The drug ketamine has been used intravenously for years to rapidly treat depression, because it can take effect within hours. Unfortunately, its antidepressant effects fade in 3–5 days, and it has some unpleasant side effects. In larger doses ketamine is used as an anesthetic and sometimes as a club drug, for its ability to induce hallucinations and dissociation. It can be addictive as well.
A 2016 animal study by Todd Gould and colleagues published in the journal Nature identified a byproduct of ketamine that may be able to provide the drug’s benefits without its side effects.
When the body breaks down ketamine, it produces several chemicals that are known as ketamine metabolites. The researchers found that one of these, called hydroxynorketamine, reversed a depression-like state in mice, without producing the side effects that would be expected of ketamine.
Gould and colleagues also determined that blocking the transformation of ketamine into hydroxynorketamine prevented ketamine’s antidepressant effects.
Ketamine’s unpleasant anesthetic and dissociative effects result from the blockade of a particular receptor for the neurotransmitter glutamate (the NMDA glutamate receptor). Researchers originally thought that the NMDA blockade was linked to ketamine’s antidepressant effects, but this appears not to be the case. Instead, hydroxynorketamine seems to activate a different type of glutamate receptor, the AMPA receptor.
Gould and colleagues plan to test hydroxynorketamine in humans soon. Because it has already been present in the human body following ketamine administration, they expect it to be safe.
We have written many times before about intravenous ketamine as a fast-acting antidepressant treatment that can produce results within hours. Unfortunately, these quick results tend to fade within a few days. Current research is focused on possible ways of extending ketamine’s antidepressant effects.
A 2016 article by Jaskaran B. Singh and colleagues in the American Journal of Psychiatry reported that giving depressed patients infusions of ketamine (0.5mg/kg of body weight) twice or three times per week improved their depression compared to placebo over a period of up to 2 weeks.
Side effects included headache, anxiety, dissociation, nausea, and dizziness. The dissociation was temporary and improved with repeated dosing.

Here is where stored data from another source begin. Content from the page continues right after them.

**src/rtl/crc8pd_pkg.sv**
```systemverilog
// crc8pd_pkg: shared types and constants for the crc-8 packet deframer
// no dependencies; imported by crc8pd_crc_byte and crc8_packet_deframer
package crc8pd_pkg;

  localparam int unsigned BYTE_W            = 8;
  localparam int unsigned SEQ_W             = 4;
  localparam int unsigned CAM_W             = 2;
  localparam int unsigned NUM_CAMS          = 4;
  localparam int unsigned PAYLOAD_BYTES_DEF = 8;
  localparam int unsigned SEQ_MODULUS_DEF   = 16;

  typedef logic [BYTE_W-1:0] byte_t;
  typedef logic [SEQ_W-1:0]  seq_t;
  typedef logic [CAM_W-1:0]  cam_t;

  typedef enum logic {
    CFG_PREAMBLE = 1'b0,
    CFG_POLY     = 1'b1
  } cfg_idx_t;

  typedef enum logic [4:0] {
    ST_HUNT  = 5'b00001,
    ST_ADDR  = 5'b00010,
    ST_DATA  = 5'b00100,
    ST_CRC   = 5'b01000,
    ST_DRAIN = 5'b10000
  } state_t;

  // fields of the latched address byte
  typedef struct packed {
    cam_t               cam;
    logic [1:0]         port;
    seq_t               seq;
  } addr_t;

endpackage

```
**src/rtl/crc8pd_crc_byte.sv**
```systemverilog
// crc8pd_crc_byte: one byte of crc-8, msb first, no reflection
// depends on crc8pd_pkg
module crc8pd_crc_byte
  import crc8pd_pkg::*;
(
  input  byte_t crc_in,
  input  byte_t data_in,
  input  byte_t poly,
  output byte_t crc_out
);

  always_comb begin
    byte_t c;
    c = crc_in ^ data_in;
    for (int b = 0; b < BYTE_W; b++) begin
      if (c[BYTE_W-1]) begin
        c = {c[BYTE_W-2:0], 1'b0} ^ poly;
      end else begin
        c = {c[BYTE_W-2:0], 1'b0};
      end
    end
    crc_out = c;
  end

endmodule

```
**src/rtl/crc8_packet_deframer.sv**
```systemverilog
// crc8_packet_deframer: preamble hunt, packet capture, crc-8 check, sequence tracking
// first payload result after the crc byte: drain state, payload memory read, output register
// throughput: one byte per cycle in, input stalled while draining; PAYLOAD_BYTES results
//   drained one at a time (payload memory read, then output register, next read once it frees)
// reset: synchronous active-low rst_n clears control state and sequence valid bits
// depends on crc8pd_pkg and crc8pd_crc_byte
module crc8_packet_deframer
  import crc8pd_pkg::*;
#(
  parameter int unsigned PAYLOAD_BYTES = PAYLOAD_BYTES_DEF,
  parameter int unsigned SEQ_MODULUS   = SEQ_MODULUS_DEF
) (
  input  logic        clk,
  input  logic        rst_n,
  input  logic        cfg_we,
  input  logic        cfg_index,
  input  logic [7:0]  cfg_wdata,
  input  logic        in_valid,
  output logic        in_ready,
  input  logic [7:0]  in_rx_byte,
  output logic        out_valid,
  input  logic        out_ready,
  output logic [1:0]  out_camera_id,
  output logic [1:0]  out_port_id,
  output logic [7:0]  out_payload_byte,
  output logic        out_last_byte,
  output logic        out_crc_error,
  output logic        out_packet_lost
);

  localparam int unsigned IDX_W = (PAYLOAD_BYTES > 1) ? $clog2(PAYLOAD_BYTES) : 1;
  localparam logic [IDX_W-1:0] LAST_IDX = IDX_W'(PAYLOAD_BYTES - 1);

  state_t            state_r, state_nxt;
  byte_t             preamble_r, poly_r;
  addr_t             addr_r;
  byte_t             crc_acc_r;
  logic [IDX_W-1:0]  wr_idx_r, rd_idx_r;
  logic              rd_pend_r;
  logic              crc_err_r, lost_r;
  logic              out_valid_r, out_last_r;
  byte_t             out_data_r;
  cam_t              out_cam_r;
  logic [1:0]        out_port_r;
  logic              out_crc_err_r, out_lost_r;
  byte_t             crc_data, crc_final;
  logic              in_fire, out_free, rd_en;

  // payload memory and sequence memory
  byte_t             pay_mem [PAYLOAD_BYTES];
  byte_t             pay_rdata_r;
  seq_t              seq_mem [NUM_CAMS];
  logic [NUM_CAMS-1:0] seq_vld_r;
  seq_t              seq_exp_r;
  seq_t              seq_next_tab [1 << SEQ_W];

  assign in_ready = (state_r != ST_DRAIN);
  assign in_fire  = in_valid && in_ready;
  assign out_free = !out_valid_r || out_ready;
  assign rd_en    = (state_r == ST_DRAIN) && !rd_pend_r && out_free;

  crc8pd_crc_byte u_crc_data (
    .crc_in  (crc_acc_r),
    .data_in (in_rx_byte),
    .poly    (poly_r),
    .crc_out (crc_data)
  );

  crc8pd_crc_byte u_crc_final (
    .crc_in  (crc_acc_r),
    .data_in (addr_r),
    .poly    (poly_r),
    .crc_out (crc_final)
  );

  for (genvar g = 0; g < (1 << SEQ_W); g++) begin : g_seq_tab
    localparam int unsigned NV = (g + 1) % SEQ_MODULUS;
    assign seq_next_tab[g] = SEQ_W'(NV);
  end

  always_ff @(posedge clk) begin
    if (!rst_n) begin
      preamble_r <= '0;
      poly_r     <= 8'h07;
    end else if (cfg_we) begin
      case (cfg_idx_t'(cfg_index))
        CFG_PREAMBLE: preamble_r <= cfg_wdata;
        CFG_POLY:     poly_r     <= cfg_wdata;
        default:      ;
      endcase
    end
  end

  always_comb begin
    state_nxt = state_r;
    case (state_r)
      ST_HUNT: begin
        if (in_fire && in_rx_byte == preamble_r) state_nxt = ST_ADDR;
      end
      ST_ADDR: begin
        if (in_fire) state_nxt = ST_DATA;
      end
      ST_DATA: begin
        if (in_fire && wr_idx_r == LAST_IDX) state_nxt = ST_CRC;
      end
      ST_CRC: begin
        if (in_fire) state_nxt = ST_DRAIN;
      end
      ST_DRAIN: begin
        if (rd_pend_r && rd_idx_r == LAST_IDX) state_nxt = ST_HUNT;
      end
      default: state_nxt = ST_HUNT;
    endcase
  end

  always_ff @(posedge clk) begin
    if (!rst_n) begin
      state_r     <= ST_HUNT;
      addr_r      <= '0;
      crc_acc_r   <= '0;
      wr_idx_r    <= '0;
      rd_idx_r    <= '0;
      rd_pend_r   <= 1'b0;
      out_valid_r <= 1'b0;
      seq_vld_r   <= '0;
    end else begin
      state_r <= state_nxt;
      if (in_fire) begin
        case (state_r)
          ST_ADDR: begin
            addr_r    <= addr_t'(in_rx_byte);
            crc_acc_r <= '0;
            wr_idx_r  <= '0;
          end
          ST_DATA: begin
            crc_acc_r <= crc_data;
            wr_idx_r  <= wr_idx_r + 1'b1;
          end
          ST_CRC: begin
            crc_acc_r <= crc_final;
            wr_idx_r  <= '0;
            rd_idx_r  <= '0;
            seq_vld_r[addr_r.cam] <= 1'b1;
          end
          default: ;
        endcase
      end
      if (out_valid_r && out_ready) out_valid_r <= 1'b0;
      rd_pend_r <= rd_en;
      if (rd_pend_r) begin
        out_valid_r <= 1'b1;
        rd_idx_r    <= rd_idx_r + 1'b1;
      end
    end
  end

  // packet flags and output data registers
  always_ff @(posedge clk) begin
    if (in_fire && state_r == ST_CRC) begin
      crc_err_r <= (crc_final != in_rx_byte);
      lost_r    <= (addr_r.seq != seq_exp_r);
    end
    if (rd_pend_r) begin
      out_data_r    <= pay_rdata_r;
      out_last_r    <= (rd_idx_r == LAST_IDX);
      out_cam_r     <= addr_r.cam;
      out_port_r    <= addr_r.port;
      out_crc_err_r <= crc_err_r;
      out_lost_r    <= lost_r;
    end
  end

  always_ff @(posedge clk) begin
    if (in_fire && state_r == ST_DATA) pay_mem[wr_idx_r] <= in_rx_byte;
    if (rd_en) pay_rdata_r <= pay_mem[rd_idx_r];
  end

  always_ff @(posedge clk) begin
    if (in_fire && state_r == ST_CRC) seq_mem[addr_r.cam] <= seq_next_tab[addr_r.seq];
    seq_exp_r <= seq_vld_r[addr_r.cam] ? seq_mem[addr_r.cam] : '0;
  end

  assign out_valid        = out_valid_r;
  assign out_camera_id    = out_cam_r;
  assign out_port_id      = out_port_r;
  assign out_payload_byte = out_data_r;
  assign out_last_byte    = out_last_r;
  assign out_crc_error    = out_crc_err_r;
  assign out_packet_lost  = out_lost_r;

  a_crc_to_drain: assert property (@(posedge clk) disable iff (!rst_n)
    (in_fire && state_r == ST_CRC) |=> (state_r == ST_DRAIN))
    else $error("crc byte did not start the drain");

  a_out_free_on_read: assert property (@(posedge clk) disable iff (!rst_n)
    rd_pend_r |-> !out_valid_r)
    else $error("payload read returned while output register full");

  a_last_ends_drain: assert property (@(posedge clk) disable iff (!rst_n)
    (rd_pend_r && rd_idx_r == LAST_IDX) |=> (state_r == ST_HUNT))
    else $error("drain still running after last payload byte");

  a_drain_reads_only: assert property (@(posedge clk) disable iff (!rst_n)
    rd_en |-> !in_fire)
    else $error("input request taken during payload drain");

endmodule
```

Stress increases the risk of psychiatric illnesses such as major depression and post-traumatic stress disorder. Not everyone who experiences stress goes on to develop these illnesses, though. Researchers are currently trying to find out why, exploring treatments that might increase resilience and prevent mental illnesses.
Animal research is often used to study depression. Mice exposed to certain stressors behave in ways that resemble human depression—like giving up faster when they’re forced to tread water, or withdrawing from activities they once enjoyed, like eating sucrose. In a recent study by researcher Christine Denny and colleagues, mice were injected with either saline or ketamine, a rapid-acting antidepressant, and one week later they were exposed to triggers that typically produce a depressive response. Mice who received the saline injection still got depressed when, for example, they were repeatedly forced to confront a dominant mouse. But mice who received ketamine injections did better, maintaining their motivation and not showing signs of depressive behavior following the stress. The researchers concluded that ketamine may have a protective effect against stress.
Editor’s Note: These results are remarkable because ketamine’s effects are typically short-lived.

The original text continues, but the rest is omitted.